Kalau
Kau ke Apotek Itu
Aku datang
dengan air muka hancur-hancuran. Tapi dia selalu tersenyum bila lihat aku.
Silakan bayangkan aku ini antagonis dan dia protagonis. Sebeku apapun hati
orang, disapa tiap ketemu juga luluh, kan? Tapi jangan bayangkan aku ini
se-antagonis tokoh di sinetron. Aku nggak level melemparkan pot bunga dari atas
gedung ke seorang gadis lugu.
Katanya, “di
sini, di sini, mau belanja ya?”
Pikirku,
“Siapa? Ngomong dengan aku ya?” lalu aku hanya mengangguk. Semuanya berlalu
seperti angin. Hingga sebuah kesempatan bernama ketetapan Tuhan membuatnya jadi
beda. Aku adalah pelanggan terbaik apotek itu. Bertandang 3 kali seminggu boleh
juga. Ada-ada saja yang harus dibeli.
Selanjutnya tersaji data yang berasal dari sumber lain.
This design comes from an exercise in tuning for small area on the open sky130 flow, not from production work. Only simulation tests tie the RTL to the original design; equivalence was not proved. Power figures rest on the tool's default switching activity, not on a simulated workload.

// bsrw
module bsrw (
    input             clk,
    input             rst,
    input             host_we,
    input      [2:0]  host_addr,
    input      [31:0] host_wdata,
    output            busy,
    output     [31:0] res0,
    output     [31:0] status,
    output            mem_req,
    output            mem_we,
    output     [9:0]  mem_addr,
    output     [7:0]  mem_wdata,
    input      [7:0]  mem_rdata,
    input             mem_ready,
    output            out_valid,
    output     [7:0]  out_data,
    input             out_ready
);
    localparam OP_CREATE = 4'h1, OP_DESTROY = 4'h2, OP_AT_END = 4'h3,
               OP_RD1    = 4'h4, OP_RDBITS  = 4'h5, OP_RDFIELD = 4'h6,
               OP_RDBA   = 4'h7, OP_REMBYT  = 4'h8, OP_REMBIT  = 4'h9,
               OP_WRBITS = 4'hA, OP_WRFIELD = 4'hB, OP_WRBA    = 4'hC,
               OP_DUMP   = 4'hD;
    localparam ST_IDLE = 4'd0,  ST_LD   = 4'd1,  ST_DEC  = 4'd2,  ST_CR   = 4'd3,
               ST_RD   = 4'd4,  ST_RW   = 4'd5,  ST_BA   = 4'd6,  ST_BW   = 4'd7,
  ...
Size: roughly 1,900 cells after synthesis, ~140 I/O pins.
Settings: LEC_CHECK=0, CAP_MARGIN=20, CORE_MARGIN=2, CORE_UTILIZATION=40, PLACE_DENSITY=0.8, SLEW_MARGIN=20; clock period 20.0 ns.
standard.sh (not shown) runs the stock make flow with config.mk's settings and CLKGATE_MAP_FILE= SYNTH_SCRIPT=/design/flow/synth_recipe.tcl, a recipe that flattens the netlist after the stock synthesis.
==> flow/flow/run.sh <==
#!/bin/bash
# Own layout flow: the standard flow (standard.sh), with these changes to how the
# layout is made:
#  * synthesis: the same ORFS synthesis script (synth_recipe.tcl), so the same registers,
#    but ABC maps the logic with an area-oriented script (flow/abc_area.script) and
#    adders are left to ABC instead of the fa/ha cell map;
#  * ports are buffered with sky130_fd_sc_hd__buf_1;
#  * clock tree synthesis uses small clusters of clkbuf_4 buffers and no dummy loads.
# Each make run's full output goes to its own log here (synth_make.log, layout_make.log);
# ORFS also keeps each tool's log under orfs/logs/.
set -uo pipefail
here=$(pwd)
rm -rf "$here/scripts_area"
cp -r "$FLOW_HOME/scripts" "$here/scripts_area"
chmod -R u+w "$here/scripts_area"
cp "$here/flow/abc_area.script" "$here/scripts_area/abc_area.script"
bash standard.sh "SCRIPTS_DIR=$here/scripts_area" ABC_AREA=1 ADDER_MAP_FILE= synth > synth_make.log 2>&1
status=$?
if [[ $status -ne 0 ]]; then
  tail -30 synth_make.log
  exit $status
fi
bash standard.sh \
  "BUFFER_PORTS_ARGS=-buffer_cell sky130_fd_sc_hd__buf_1" \
  "CTS_ARGS=-sink_clustering_enable -repair_clock_nets -dont_use_dummy_load -buf_list sky130_fd_sc_hd__clkbuf_4 -sink_clustering_size 9 -sink_clustering_max_diameter 45" \
  finish > layout_make.log 2>&1
status=$?
tail -20 layout_make.log
exit $status
==> flow/flow/abc_area.script <==
strash
&get -n
&fraig -x
&put
scorr
dc2
dretime
strash
&get -n
&dch -f
&nf {D}
&put
strash
&get -n
&dch -f
&nf {D}
&put
strash
&get -n
&dch -f
&nf {D}
&put
strash
&get -n
&dch -f
&nf {D}
&put
The baseline ran to the end with no violations.
==> next run, changes <==
--- a/flow/config.mk
+++ b/flow/config.mk
@@ -10,2 +10 @@
-export CORE_UTILIZATION = 40
-export PLACE_DENSITY = 0.8
+export CORE_UTILIZATION = 55
Fmax grows by 2.1%.
Setup slack improved by 0.27 ns.
Total power went down by 1.5%.
Critical path depth does not change.
Non-clock buffer count went down by 6.
Synthesized area stays the same.
Clock power drops by about 3%.
Via count goes down by 0.47%.
Core utilization grows by 16 points.

---

== west ==
bsrw again, from the RTL that the note above started with.
// bsrw
module bsrw (
    input             clk,
    input             rst,
    input             host_we,
    input      [2:0]  host_addr,
    input      [31:0] host_wdata,
    output            busy,
    output     [31:0] res0,
    output     [31:0] status,
    output            mem_req,
    output            mem_we,
    output     [9:0]  mem_addr,
    output     [7:0]  mem_wdata,
    input      [7:0]  mem_rdata,
    input             mem_ready,
    output            out_valid,
    output     [7:0]  out_data,
    input             out_ready
);
clock: 20.0 ns
lec_check: 0
cap_margin: 20
core_margin: 2
core_utilization: 40
slew_margin: 20
==> flow/flow/abc_area.script <==
strash
&get -n
&fraig -x
&put
scorr
dc2
dretime
strash
&get -n
&dch -f
&nf -R 1000 {D}
&put
strash
&get -n
&dch -f
&nf -R 1000 {D}
&put
strash
&get -n
&dch -f
&nf -R 1000 {D}
&put
strash
&get -n
&dch -f
&nf -R 1000 {D}
&put
strash
&get -n
&dch -f
&nf -R 1000 {D}
&put
Scripts as last shown in full above: flow/flow/run.sh
west finished all stages; the layout is clean.
What east does differently from west at the input level:
Settings: CORE_UTILIZATION now 55, was 40.
### Flow results
Compared with west, east shows a higher worst setup slack.
The lower portion of total power attributed to the clock network came out of east.
Die area delta (east − west): favourable

-- static timing again, ports no longer ideal --
No port has a modelled driver above. Below, the same layouts with a new extraction and two added sets of constraints.
Step 1 sets driving cells, clkbuf_16 on the clock port and buf_2 on the other inputs (assumed; they add their load-dependent delay and slew).
Step 2, shift: input delay + t, output delay - t, t = (earliest + latest rising clock arrival at the registers) / 2. This alone moves slack from input paths to output paths.
Three values: no drivers, after step 1, after step 2; two values: the first two.
| run | t, ns | slack for setup (ns) | worst setup path at the end | worst slew at a driven data input, ns | cell pins on the clock port's net |
|---|---|---|---|---|---|
| the first run of note 1 | 0.845 | 7.166 / 7.111 / 7.956 | register to output | 0.04 | 1 |
| the second run of note 1 | 0.781 | 7.434 / 7.380 / 8.161 | register to output | 0.04 | 1 |
| west | 0.823 | 4.934 / 4.877 / 5.700 | register to output | 0.04 | 1 |
| east | 0.778 | 4.953 / 4.899 / 5.676 | register to output | 0.03 | 1 |
After both steps setup and hold are still met in every run listed.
Apapun harus dibeli.
“....”
saat itu aku
bahkan nggak komentar apapun ketika
lihat ban motor kempis. Sudahlah, lupakan orang tidak punya semangat ini. Tapi
tukang parkir itu mendekat dan tersenyum. Telunjuknya mengarah ke arah jam
sembilan. Ada bengkel kecil di sana. “Makasih..” kataku pelan. Senyum sedikit.
Aku juluki dia
Tukang Parkir 1. Perawakannya persis caesar yang sering joget-joget di TV.
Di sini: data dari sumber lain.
From an optimization exercise on the open Yosys and OpenROAD flow, aimed at small area; shortcuts taken in it are not production practice.
In this exercise RTL edits were held to simulation tests only and were not proved equivalent to the original.
The flow treats the clock pin as an ideal source. Dropping or thinning the clock tree relies on that and would not hold on a real chip.
Power is estimated from default activity; no workload was simulated.

## run a
Design cpusim_core, start of the top module:
module cpusim_core (
    input  wire        clk,
    input  wire        rst,         
    output wire [15:0] mem_addr,
    output wire        mem_re,
    output wire        mem_we,
    output wire [15:0] mem_wdata,
    input  wire [15:0] mem_rdata
);
==> module cpusim_core, before the edit <==
module cpusim_core (
    input  wire        clk,
    input  wire        rst,         
    output wire [15:0] mem_addr,
    output wire        mem_re,
    output wire        mem_we,
    output wire [15:0] mem_wdata,
    input  wire [15:0] mem_rdata
);
    reg  [4:0]  cnt;
    reg         clr;      
    reg  [31:0] a;        
    reg  [15:0] r1, r2, r3, r4, r6, r7;
    reg         c;        
    reg         z;        
    reg         ldf;      
    wire       h1   = cnt[4];
    wire [3:0] b    = cnt[3:0];
    wire       b15  = (b == 4'd15);
    wire [2:0] op   = r1[2:0];
    wire [2:0] t    = r1[8:6];
    wire [2:0] s    = r1[5:3];      
    wire       cp   = (op == 3'b100);
    wire       alu  = (op == 3'b101);
    wire at16  = (cnt == 5'd16) & ~clr;
    wire ldcap = at16 & (op == 3'b001);
    wire [15:0] r1_d = ((cnt == 5'd0) | ldcap) ? mem_rdata : r1;
    wire r1_bit = r1_d[b];
    wire alu_o, alu_co;
    cpusim_alu u_alu (
        .x  (r2[0]),
        .y  (r3[0]),
        .ci (c),
        .zx (r1_d[11]),
        .nx (r1_d[10]),
        .zy (r1_d[9]),
        .ny (r1_d[8]),
        .f  (r1_d[7]),
        .no (r1_d[6]),
        .out(alu_o),
        .co (alu_co)
    );
    wire alu_en = ~h1 & (r1_d[2:0] == 3'b101);
    wire taken  = (r1[13] == z) & (r1[12] == alu_o);
    wire r0_inc = a[16] ^ c;
    reg src;
    always @(*) begin
        case (s)
            3'd0: src = r0_inc;
            3'd1: src = r1_bit;
            3'd2: src = r2[0];
            3'd3: src = r3[0];
            3'd4: src = r4[0];
            3'd5: src = a[0];
            3'd6: src = r6[0];
            default: src = r7[0];
        endcase
    end
    wire act  = h1 & ~clr & ~ldf;       
    wire cpw  = act & cp;
    wire wr0  = act & ((cp & (t == 3'd0)) | (alu & z));
    wire wr2  = cpw & (t == 3'd2);
    wire wr3  = cpw & (t == 3'd3);
    wire wr4  = cpw & (t == 3'd4);
    wire wr5  = cpw & (t == 3'd5);
    wire wr6  = cpw & (t == 3'd6);
    wire wr7  = cpw & (t == 3'd7);
    wire ld6  = h1 & (ldf | ldcap);
    wire win  = act & (b >= 4'd3) & (b <= 4'd10);
    wire sett = win & (op == 3'b011);   
    wire setl = win & (op == 3'b010);   
    assign mem_addr  = a[15:0];
    assign mem_wdata = r7;
    assign mem_we    = at16 & (op == 3'b000);
    assign mem_re    = ~mem_we;    
    always @(posedge clk) begin
        cnt <= rst ? 5'd0 : {cnt[4] ^ (&cnt[3:0]), cnt[3] ^ (&cnt[2:0]),
                             cnt[2] ^ (&cnt[1:0]), cnt[1] ^ cnt[0], ~cnt[0]};
        clr <= rst | (clr & (cnt != 5'd31));
        ldf <= ldcap | (ldf & ~b15);
        if (h1) c <= b15 ? 1'b0 : (a[16] & c);
        else    c <= b15 ? ~clr : alu_co;
        if (h1) z <= z | b15;
        else    z <= b15 ? taken : (z & ~alu_o);
        r1 <= r1_d;
        a[14:0]  <= a[15:1];
        a[15]    <= h1 ? (wr0 ? src : r0_inc) : a[16];
        a[30:16] <= a[31:17];
        a[31]    <= clr ? 1'b0 : (wr5 ? src : a[0]);
        r2 <= {clr ? 1'b0 : (wr2 ? src : r2[0]), r2[15:1]};
        r3 <= {clr ? 1'b0 : (wr3 ? src : r3[0]), r3[15:1]};
        r4 <= {clr ? 1'b0 : (alu_en ? alu_o : (wr4 ? src : r4[0])), r4[15:1]};
        r6 <= {clr ? 1'b0 : (ld6 ? r1_bit : (wr6 ? src : r6[0])), r6[15:1]};
        r7[15]   <= clr ? 1'b0 : (wr7 ? src : r7[0]);
        r7[14:13] <= r7[15:14];
        r7[12]   <= sett ? r1_bit : r7[13];
        r7[11:5] <= r7[12:6];
        r7[4]    <= setl ? r1_bit : r7[5];
        r7[3:0]  <= r7[4:1];
    end
endmodule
Senyum mereka sama. Hanya peruntungannya saja yang beda. Rambutnya di cat warna
kemerah-merahan. Dengan rompi orange dan teriakan-teriakannya. Kadang bicaranya
suka dibuat ala banci. Tapi dia asli. Lelaki baik. Akhirnya aku tau, nama orang
itu Ucok. Allah memang baik. Suatu hari bibirku komat-kamit, berdoa. Sepertinya
aku tidak ada uang untuk bayar parkir. Hebatnya, Pak Ucok tidak mau terima uang
bayar parkirku.
“Tunggu ya Bu,
aku cari dulu sosoknya.” Kata pak ucok pada seorang Ibu.
Aku keluar
apotek, menyerahkan uang seribu – yang akhirnya ketemu setelah ngorek2 tas –
pada dia . Dengan alasan sedang sibuk menghitung uang, dia menyuruhku pergi
saja. Ibu itu protes. “Eh dia sih beda bu, sudah sering ke sini.” Pak Ucok
membelaku. Untuk kali pertama, Aku tersenyum geli di tempat itu.
Sepertinya dia
punya bakat analisis. Selalu kepo kenapa aku suka sekali datang ke apotek. Aku
diam sajalah. Seolah aku ini bilang padanya “Anda tidak boleh masuk ke areaku.”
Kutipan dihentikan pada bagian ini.